To validate whether the scCO₂ consolidation methodology was an effective alternative able to minimise potential damage from traditional consolidation techniques (material loss and foam disintegration), a comparative study was conducted. Spraying was chosen among traditional techniques due to its minimal contact with the sample. Nebulisation and immersion were discarded as these methods require larger quantities of a toxic solvent (HMDSO). Initial tests with scCO₂ were performed on unaged and aged ester-based PUR foams to assess the suitability and define potential conditions to further explore consolidation treatments. As no changes to the treated foams were detected, experiments on the solubility of the alkoxysilanes in scCO₂ were also conducted, confirming its high solubility. Therefore, the study proceeded to test the ability of scCO₂ to be a solvent and carrier in the consolidation of degraded ester-based PUR foams with the binary mixture of alkoxysilanes.

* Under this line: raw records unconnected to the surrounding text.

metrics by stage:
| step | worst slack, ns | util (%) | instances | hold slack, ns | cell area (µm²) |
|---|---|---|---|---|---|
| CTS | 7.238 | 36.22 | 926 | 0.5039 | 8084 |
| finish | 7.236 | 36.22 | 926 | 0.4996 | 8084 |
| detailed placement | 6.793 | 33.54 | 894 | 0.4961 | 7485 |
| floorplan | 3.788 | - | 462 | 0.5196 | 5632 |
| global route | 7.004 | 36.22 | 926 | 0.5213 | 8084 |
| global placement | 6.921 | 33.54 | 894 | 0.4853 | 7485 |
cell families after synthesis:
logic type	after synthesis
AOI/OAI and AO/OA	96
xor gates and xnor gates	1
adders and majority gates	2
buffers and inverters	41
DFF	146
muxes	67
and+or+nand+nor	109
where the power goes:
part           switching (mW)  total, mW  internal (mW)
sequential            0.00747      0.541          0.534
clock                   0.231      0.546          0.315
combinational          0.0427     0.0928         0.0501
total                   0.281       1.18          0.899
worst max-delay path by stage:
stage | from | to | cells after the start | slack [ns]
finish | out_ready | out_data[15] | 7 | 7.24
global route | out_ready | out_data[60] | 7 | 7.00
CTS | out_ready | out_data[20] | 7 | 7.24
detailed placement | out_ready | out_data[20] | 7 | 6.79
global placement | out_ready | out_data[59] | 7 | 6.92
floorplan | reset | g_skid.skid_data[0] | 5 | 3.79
`config.mk`:
```
export PLATFORM = sky130hd
export DESIGN_NAME = recurrent_spiking_neuron_flat
export DESIGN_NICKNAME = d
export VERILOG_FILES = /design/src/rtl/recurrent_spiking_neuron_if.sv /design/src/rtl/recurrent_spiking_neuron.sv /design/src/flat_wrapper.sv
export SDC_FILE = /design/constraint.sdc
export NUM_CORES = 1
export LEC_CHECK = 0
export ABC_AREA = 1
export ABC_CLOCK_PERIOD_IN_PS = 9300
export CORE_AREA = 5 5 80 82
export DETAILED_ROUTE_END_ITERATION = 16
export DIE_AREA = 0 0 85 87
export HOLD_SLACK_MARGIN = 0.1
export PLACE_DENSITY_LB_ADDON = 0.15
export REMOVE_ABC_BUFFERS = 1
export SLEW_MARGIN = 25
export SYNTH_ARGS = -nofsm -noshare
export SYNTH_HDL_FRONTEND = slang
export SYNTH_SLANG_ARGS = --single-unit
```
`constraint.sdc`:
```
create_clock -name clk -period 9.3 [get_ports clk]
set_input_delay 0.93 -clock clk [delete_from_list [all_inputs] [get_ports clk]]
set_output_delay 0.93 -clock clk [all_outputs]
set_load 0.02 [all_outputs]
```
===== src/rtl/cla_share_arbiter.sv =====
`default_nettype none
// ============================================================================
// Module   : cla_share_arbiter
// Brief    : Round-robin sequencer sharing one registered CLA adder among
//            NREQ requesters; results return through a credit-protected FIFO.
//            Optional ARB_STATS_EN macro adds per-requester grant counters.
// Revision : 1.0 - initial release
// ============================================================================
module cla_share_arbiter #(
  parameter int NREQ    = 4,
  parameter int ADD_LAT = 1,
  parameter int DEPTH   = 4
) (
  input  logic                 clk,
  input  logic                 rst_n,
  input  logic [NREQ-1:0]      req_valid,
  input  logic [4*NREQ-1:0]    req_a,
  input  logic [4*NREQ-1:0]    req_b,
  output logic [NREQ-1:0]      req_ready,
  output logic [3:0]           add_a,
  output logic [3:0]           add_b,
  input  logic [3:0]           add_s,
  input  logic                 add_cout,
  output logic                 rsp_valid,
  input  logic                 rsp_ready,
  output logic [2:0]           rsp_id,
  output logic [3:0]           rsp_sum,
  output logic                 rsp_cout
`ifdef ARB_STATS_EN
  ,
  output logic [8*NREQ-1:0]    grant_cnt
`endif
);

  localparam int AW = (DEPTH > 1) ? $clog2(DEPTH) : 1;
  localparam int CW = $clog2(DEPTH + 1);

  logic              r_run;
  logic [2:0]        r_ptr;
  logic [2:0]        w_win;
  logic [2:0]        w_ptr_nxt;
  logic [3:0]        w_idx;
  logic              w_any;
  logic              w_credit;
  logic              w_hs;
  logic [7:0]        w_req8;
  logic [31:0]       w_a32;
  logic [31:0]       w_b32;
  logic [ADD_LAT-1:0] r_tag_v;
  logic [2:0]        r_tag_id [ADD_LAT];
  logic [2:0]        w_inflight;
  logic [7:0]        r_mem [DEPTH];
  logic [AW-1:0]     r_wr;
  logic [AW-1:0]     r_rd;
  logic [CW-1:0]     r_count;
  logic              w_push;
  logic              w_pop;
  logic              w_full;
  logic [7:0]        w_head;

  assign w_req8 = 8'(req_valid);
  assign w_a32  = 32'(req_a);
  assign w_b32  = 32'(req_b);

  // First valid requester at or after ptr, wrapping modulo NREQ.
  always_comb begin
    w_win = r_ptr;
    w_any = 1'b0;
    w_idx = 4'd0;
    for (int i = 0; i < NREQ; i++) begin
      w_idx = {1'b0, r_ptr} + 4'(i);
      if (w_idx >= 4'(NREQ)) w_idx = w_idx - 4'(NREQ);
      if (!w_any && w_req8[w_idx[2:0]]) begin
        w_any = 1'b1;
        w_win = w_idx[2:0];
      end
    end
  end

  always_comb begin
    w_inflight = 3'd0;
    for (int k = 0; k < ADD_LAT; k++) w_inflight = w_inflight + 3'(r_tag_v[k]);
  end

  // Pops in the current cycle are deliberately not credited; r_run keeps
  // grants off while reset is held so req_ready reads 0 during reset.
  assign w_credit  = (8'(r_count) + 8'(w_inflight)) < 8'(DEPTH);
  assign w_hs      = r_run & w_any & w_credit;
  assign w_ptr_nxt = (w_win == 3'(NREQ - 1)) ? 3'd0 : w_win + 3'd1;

  always_comb begin
    req_ready = '0;
    for (int i = 0; i < NREQ; i++) req_ready[i] = w_hs && (w_win == 3'(i));
  end

  assign add_a = w_hs ? w_a32[{w_win, 2'b00} +: 4] : 4'd0;
  assign add_b = w_hs ? w_b32[{w_win, 2'b00} +: 4] : 4'd0;

  always_ff @(posedge clk or negedge rst_n) begin
    if (!rst_n) begin
      r_run   <= 1'b0;
      r_ptr   <= 3'd0;
      r_tag_v <= '0;
      for (int k = 0; k < ADD_LAT; k++) r_tag_id[k] <= 3'd0;
    end else begin
      r_run       <= 1'b1;
      if (w_hs) r_ptr <= w_ptr_nxt;
      r_tag_v[0]  <= w_hs;
      r_tag_id[0] <= w_win;
      for (int k = 1; k < ADD_LAT; k++) begin
        r_tag_v[k]  <= r_tag_v[k-1];
        r_tag_id[k] <= r_tag_id[k-1];
      end
    end
  end

  assign w_push    = r_tag_v[ADD_LAT-1];
  assign w_full    = (r_count == CW'(DEPTH));
  assign rsp_valid = (r_count != '0);
  assign w_pop     = rsp_valid & rsp_ready;
  assign w_head    = r_mem[r_rd];
  assign rsp_id    = rsp_valid ? w_head[7:5] : 3'd0;
  assign rsp_sum   = rsp_valid ? w_head[4:1] : 4'd0;
  assign rsp_cout  = rsp_valid ? w_head[0]   : 1'b0;

  always_ff @(posedge clk or negedge rst_n) begin
    if (!rst_n) begin
      r_wr    <= '0;
      r_rd    <= '0;
      r_count <= '0;
      for (int d = 0; d < DEPTH; d++) r_mem[d] <= 8'd0;
    end else begin
      if (w_push) begin
        r_mem[r_wr] <= {r_tag_id[ADD_LAT-1], add_s, add_cout};
        r_wr        <= (r_wr == AW'(DEPTH - 1)) ? '0 : r_wr + AW'(1);
      end
      if (w_pop) r_rd <= (r_rd == AW'(DEPTH - 1)) ? '0 : r_rd + AW'(1);
      if (w_push && !w_pop)      r_count <= r_count + CW'(1);
      else if (!w_push && w_pop) r_count <= r_count - CW'(1);
    end
  end

  a_no_push_when_full: assert property (@(posedge clk) disable iff (!rst_n) !(w_push && w_full));

`ifdef ARB_STATS_EN
  generate
    for (genvar g = 0; g < NREQ; g++) begin : g_stats
      logic [7:0] r_cnt;
      always_ff @(posedge clk or negedge rst_n) begin
        if (!rst_n) r_cnt <= 8'd0;
        else if (req_valid[g] && req_ready[g] && (r_cnt != 8'hff)) r_cnt <= r_cnt + 8'd1;
      end
      assign grant_cnt[8*g +: 8] = r_cnt;
    end
  endgenerate
`endif

endmodule
`default_nettype wire
**config.mk**
```make
export PLATFORM = sky130hd
export DESIGN_NAME = disp_fill_median
export DESIGN_NICKNAME = d
export VERILOG_FILES = /design/src/rtl/pp_pkg.sv /design/src/rtl/disp_lane_fill.sv /design/src/rtl/disp_fill_median.sv
export SDC_FILE = /design/constraint.sdc
export NUM_CORES = 1
export LEC_CHECK = 0
export BUFFER_PORTS_ARGS = -buffer_cell sky130_fd_sc_hd__buf_2
export CAP_MARGIN = 30
export CORE_MARGIN = 4
export CORE_UTILIZATION = 35
export CTS_BUF_LIST = sky130_fd_sc_hd__clkbuf_4
export CTS_CLUSTER_DIAMETER = 50
export CTS_CLUSTER_SIZE = 16
export DETAILED_ROUTE_END_ITERATION = 16
export PLACE_DENSITY = 0.59
export SYNTH_ARGS = -nofsm -noshare
export SYNTH_HDL_FRONTEND = slang
export SYNTH_SLANG_ARGS = --single-unit
export TNS_END_PERCENT = 20
```
**constraint.sdc**
```tcl
create_clock -name clk -period 6.15 [get_ports clk]
set_input_delay 0.3075 -clock clk [delete_from_list [all_inputs] [get_ports clk]]
set_output_delay 0.3075 -clock clk [all_outputs]
set_load 0.1 [all_outputs]
```
**src/rtl/pp_pkg.sv**
```systemverilog
// Shared definitions for the disparity post-processing chain: lane layout,
// lane indices and the median-of-3 selector.
package pp_pkg;

    localparam int L45  = 0;
    localparam int L90  = 1;
    localparam int L135 = 2;

    // Widest disparity the median selector handles; callers zero-extend.
    localparam int MW = 16;

    function automatic int mismatch_bit(input int dwidth);
        return dwidth + 1;
    endfunction

    function automatic int occl_bit(input int dwidth);
        return dwidth;
    endfunction

    // Returns which operand (0=a, 1=b, 2=c) is the unsigned median; ties
    // land on an operand equal to the median value.
    function automatic logic [1:0] median3_sel(input logic [MW-1:0] a,
                                               input logic [MW-1:0] b,
                                               input logic [MW-1:0] c);
        if ((a >= b && a <= c) || (a <= b && a >= c))
            return 2'd0;
        else if ((b >= a && b <= c) || (b <= a && b >= c))
            return 2'd1;
        else
            return 2'd2;
    endfunction

endpackage

```
**src/rtl/disp_lane_fill.sv**
```systemverilog
// One direction lane: remembers the last valid disparity of the current line
// and substitutes it for flagged pixels.
module disp_lane_fill
    import pp_pkg::*;
#(
    parameter int DWIDTH = 7
) (
    input  logic              clk,
    input  logic              rst,
    input  logic              clken,
    input  logic              din_valid,
    input  logic              col_zero,
    input  logic [DWIDTH+1:0] lane,
    output logic [DWIDTH-1:0] filled,
    output logic              flagged
);

    localparam int MIS_BIT = mismatch_bit(DWIDTH);
    localparam int OCC_BIT = occl_bit(DWIDTH);

    logic [DWIDTH-1:0] last_valid;

    assign flagged = lane[MIS_BIT] | lane[OCC_BIT];

    // At column 0 the stored value belongs to the previous line, so use 0.
    assign filled = !flagged ? lane[DWIDTH-1:0] :
                    (col_zero ? '0 : last_valid);

    always_ff @(posedge clk or negedge rst) begin
        if (!rst)
            last_valid <= '0;
        else if (clken && din_valid && !flagged)
            last_valid <= lane[DWIDTH-1:0];
    end

endmodule

```
**src/rtl/disp_fill_median.sv**
```systemverilog
// Per-lane hole fill, median-of-3 lane fusion and per-line hole statistics.
// Define DISP_HMEDIAN_EN to add a causal 3-tap horizontal median stage.
module disp_fill_median
    import pp_pkg::*;
#(
    parameter int DWIDTH    = 7,
    parameter int IMG_WIDTH = 640
) (
    input  logic                           clk,
    input  logic                           rst,
    input  logic                           clken,
    input  logic [3*DWIDTH+5:0]            din_overall,
    input  logic                           din_valid,
    output logic [DWIDTH-1:0]              dout,
    output logic                           dout_hole,
    output logic                           dout_valid,
    output logic                           dout_eol,
    output logic [$clog2(IMG_WIDTH):0]     line_hole_cnt,
    output logic                           line_stat_valid
);

    localparam int CW = $clog2(IMG_WIDTH);
    localparam int AW = CW + 1;
    localparam int LW = DWIDTH + 2;

    function automatic logic [DWIDTH-1:0] med(input logic [DWIDTH-1:0] a,
                                              input logic [DWIDTH-1:0] b,
                                              input logic [DWIDTH-1:0] c);
        case (median3_sel(MW'(a), MW'(b), MW'(c)))
            2'd0:    return a;
            2'd1:    return b;
            default: return c;
        endcase
    endfunction

    logic          accept;
    logic [CW-1:0] col;
    logic          col_zero;
    logic          eol;

    assign accept   = clken & din_valid;
    assign col_zero = (col == '0);
    assign eol      = (col == CW'(IMG_WIDTH - 1));

    always_ff @(posedge clk or negedge rst) begin
        if (!rst)
            col <= '0;
        else if (accept)
            col <= eol ? '0 : col + 1'b1;
    end

    // Lane index i sits at din_overall[i*LW +: LW] (L45 lowest, L135 highest).
    logic [DWIDTH-1:0] filled [3];
    logic [2:0]        flagged;

    for (genvar i = 0; i < 3; i++) begin : g_lane
        disp_lane_fill #(.DWIDTH(DWIDTH)) u_fill (
            .clk       (clk),
            .rst       (rst),
            .clken     (clken),
            .din_valid (din_valid),
            .col_zero  (col_zero),
            .lane      (din_overall[i*LW +: LW]),
            .filled    (filled[i]),
            .flagged   (flagged[i])
        );
    end

    logic              s1_valid;
    logic [DWIDTH-1:0] s1_fill [3];
    logic              s1_hole;
    logic              s1_eol;

    always_ff @(posedge clk or negedge rst) begin
        if (!rst) begin
            s1_valid <= 1'b0;
            s1_fill  <= '{default: '0};
            s1_hole  <= 1'b0;
            s1_eol   <= 1'b0;
        end else if (clken) begin
            s1_valid <= din_valid;
            if (din_valid) begin
                s1_fill <= filled;
                s1_hole <= &flagged;
                s1_eol  <= eol;
            end
        end
    end

    logic [DWIDTH-1:0] fused;
    assign fused = med(s1_fill[L45], s1_fill[L90], s1_fill[L135]);

    logic              o_valid;
    logic [DWIDTH-1:0] o_dat;
    logic              o_hole;
    logic              o_eol;

`ifdef DISP_HMEDIAN_EN
    logic              s1_first;
    logic              s2_valid;
    logic [DWIDTH-1:0] s2_fused;
    logic              s2_hole;
    logic              s2_eol;
    logic              s2_first;
    logic [DWIDTH-1:0] h1;
    logic [DWIDTH-1:0] h2;
    logic [DWIDTH-1:0] tap1;
    logic [DWIDTH-1:0] tap2;

    // First pixel of a line replicates itself into both history taps.
    assign tap1 = s2_first ? s2_fused : h1;
    assign tap2 = s2_first ? s2_fused : h2;

    always_ff @(posedge clk or negedge rst) begin
        if (!rst) begin
            s1_first <= 1'b0;
            s2_valid <= 1'b0;
            s2_fused <= '0;
            s2_hole  <= 1'b0;
            s2_eol   <= 1'b0;
            s2_first <= 1'b0;
            h1       <= '0;
            h2       <= '0;
        end else if (clken) begin
            if (din_valid)
                s1_first <= col_zero;
            s2_valid <= s1_valid;
            if (s1_valid) begin
                s2_fused <= fused;
                s2_hole  <= s1_hole;
                s2_eol   <= s1_eol;
                s2_first <= s1_first;
            end
            if (s2_valid) begin
                h2 <= tap1;
                h1 <= s2_fused;
            end
        end
    end

    assign o_valid = s2_valid;
    assign o_dat   = med(tap2, tap1, s2_fused);
    assign o_hole  = s2_hole;
    assign o_eol   = s2_eol;
`else
    assign o_valid = s1_valid;
    assign o_dat   = fused;
    assign o_hole  = s1_hole;
    assign o_eol   = s1_eol;
`endif

    logic [AW-1:0] acc;

    always_ff @(posedge clk or negedge rst) begin
        if (!rst) begin
            dout            <= '0;
            dout_hole       <= 1'b0;
            dout_valid      <= 1'b0;
            dout_eol        <= 1'b0;
            line_hole_cnt   <= '0;
            line_stat_valid <= 1'b0;
            acc             <= '0;
        end else if (clken) begin
            dout_valid      <= o_valid;
            line_stat_valid <= 1'b0;
            if (o_valid) begin
                dout      <= o_dat;
                dout_hole <= o_hole;
                dout_eol  <= o_eol;
                if (o_eol) begin
                    line_hole_cnt   <= acc + AW'(o_hole);
                    line_stat_valid <= 1'b1;
                    acc             <= '0;
                end else begin
                    acc <= acc + AW'(o_hole);
                end
            end
        end
    end

endmodule

```
==> results.toml <==
[critical_path]
arrival_ps = 2720
required_ps = 6450
crit_fanout = 7
crit_path_category = "register to register"
rr_worst_depth = 8
worstSetupStartpointType = "register"
worst_setup_path_end_kind = "register"

[grt]
grtUsageTotal_pct = 14.39
wire_length_of_the_first_global_routing_pass_um = 16860
globalRoute.totalOverflow = 0
pin_count_of_the_biggest_net_entering_global_routing = 69
first_global_vias = 3423
antenna_found_initial = 1

[routing]
drt_iter0_markers = 203
routed_wire_length_per_instance_um = 14.52
drc_errors = 0
final_antenna_net_count = 0
vias_per_cell = 5.026
wirelength_um = 9930
drt_pass_1_iters = 5
route.vias.total = 3438

[synthesis]
largest_family_of_logic_cells_by_synthesized_area = "simple AND/OR/NAND/NOR gates"
most_instantiated_flip_flop_cell_in_the_synthesis_netlist = "sky130_fd_sc_hd__dfrtp_1"
synthMuxAreaShare_pct = 7.371
yosys.area.top_type_share_pct = 49.33
synth_fp_nets = 520
yosys-top-cells-area = "sky130_fd_sc_hd__dfrtp_1 (49%), sky130_fd_sc_hd__ha_1 (7.0%), sky130_fd_sc_hd__nand2_1 (6.6%), sky130_fd_sc_hd__mux2_2 (5.8%), sky130_fd_sc_hd__nor2_1 (3.6%)"
synth.yosys.seq_area_share_pct = 49.33
avgSynthCellArea_um2 = 9.621
syn_area_mm2 = 0.004464
compound_gate_fraction_of_synth_area_pct = 11.43
synth_edf_count = 0
synth.distinct_cells = 38
synth.yosys.warnings = 0
synth_fa_ha_area_share_pct = 7.007
synth-simple-area-share_pct = 18.13
cell_taking_the_most_area_after_synthesis = "sky130_fd_sc_hd__dfrtp_1"
synth_seq_cells = 88
netlist_instances = 464
synth_xor_xnor_area_share_pct = 3.335
async_reset_ff_share_pct = 100.0

[sta]
timing_worst_slew_pin_value_ps = 867.4
clock_skew_ps = 18.92
final_max_slew_viol_count = 0
hold_viol = 0
rsz0062_at_grt = "no"
finalSetupViolCount = 0
slew_headroom_pct = 42.17
finalWorstPathRequiredPeriod_ps = 2417
maxClockFrequency_ghz = 0.4137
setup-tns-final_ps = 0
layout_worst_path_cycle_share_pct = 39.31
layout_setup_ws_ps = 3733

[clocking]
clk_pin_slew_worst_paths_ps = 140
cts_inserted_buffers = 9
cts_max_path_buffers = 2
clkSinkCount = 88
post_cts_buffers = 0
root_buffer = "sky130_fd_sc_hd__clkbuf_4"
tritoncts = "done"
ctsHtreeMaxLevel = 3
worstSkewPairLatency_ps = 450

[final_layout]
area_growth_syn_to_layout_pct = 11.66
mostFrequentLayoutCell = "sky130_fd_sc_hd__dfrtp_1"
final_cell_mix = "sky130_fd_sc_hd__dfrtp_1 (88), sky130_fd_sc_hd__nand2_1 (79), sky130_fd_sc_hd__buf_2 (51)"
drive_gt1_share_pct = 19.03
post-route-cell-area_mm2 = 0.004985
final_util_pct = 40.65
nets = 567

[hold_path]
holdCritPathClass = "input port to register"
whs_path_depth = 2

[floorplan]
rows = 40
floorplan.io_pins = 53
die_area_mm2 = 0.01463
core-area_mm2 = 0.01226
initial_utilization_pct = 36.41
chipHeight_um = 120.9
die_width_um = 120.9

[flow_run]
maxCapViolCount = 0

[outcome]
status = "finished clean"

[pwr]
maximum_vdd_drop_mv = 0.1120
power.leakage_nw = 2.287
total_power_mw = 1.708
power_density_mw_per_mm2 = 342.7

[placement]
io_buffers = 52
gpl.final_weighted_congestion = 0.9130
placement.cell_area_mm2 = 0.004872
dp_slack_ps = 3760
dp.final_hpwl_um = 7403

Characterisation of the PUR was performed on untreated samples and again after one month of the consolidation trials. Changes in the samples’ visual appearance were evaluated by full-scale images and high-resolution images of the PUR cell structure, and weight changes were monitored. The mechanical assessment was evaluated qualitatively by touching the samples and observing their flexibility and stickiness. Chemical changes were also monitored—at the top surface and inner layers down to half the thickness of the foam—by Attenuated Total Reflection Fourier Transform Infrared (ATR-FTIR) spectroscopy and Scanning Electron Microscopy with Energy Dispersive Spectroscopy (SEM-EDS).

2.3.1. Spray Consolidation (Traditional Method)

A solution of the consolidant (mixture of APDEMS and OTMS) in HMDSO solvent was prepared in a concentration of 10% v/v, following the instructions mentioned in Chaumat et al. [8]. The proportion of consolidant used was 50% v/v of each alkoxysilane to optimise both mechanical consolidation and hydrophobic properties. For each sample, 5 mL of the mixture was prepared and applied at a distance of approximately 10 cm between the spray nozzle and the sample surface: at 90° with the sample positioned on top of support to cover the four lateral surfaces; and at 45° creating diagonals, from the upper left corner to the lower right corner and from the upper right corner to the lower left corner, with sample rotation to evenly cover the upper surface of the sample. The methodology was repeated until the spray bottle with the prepared 5 mL mixture was empty.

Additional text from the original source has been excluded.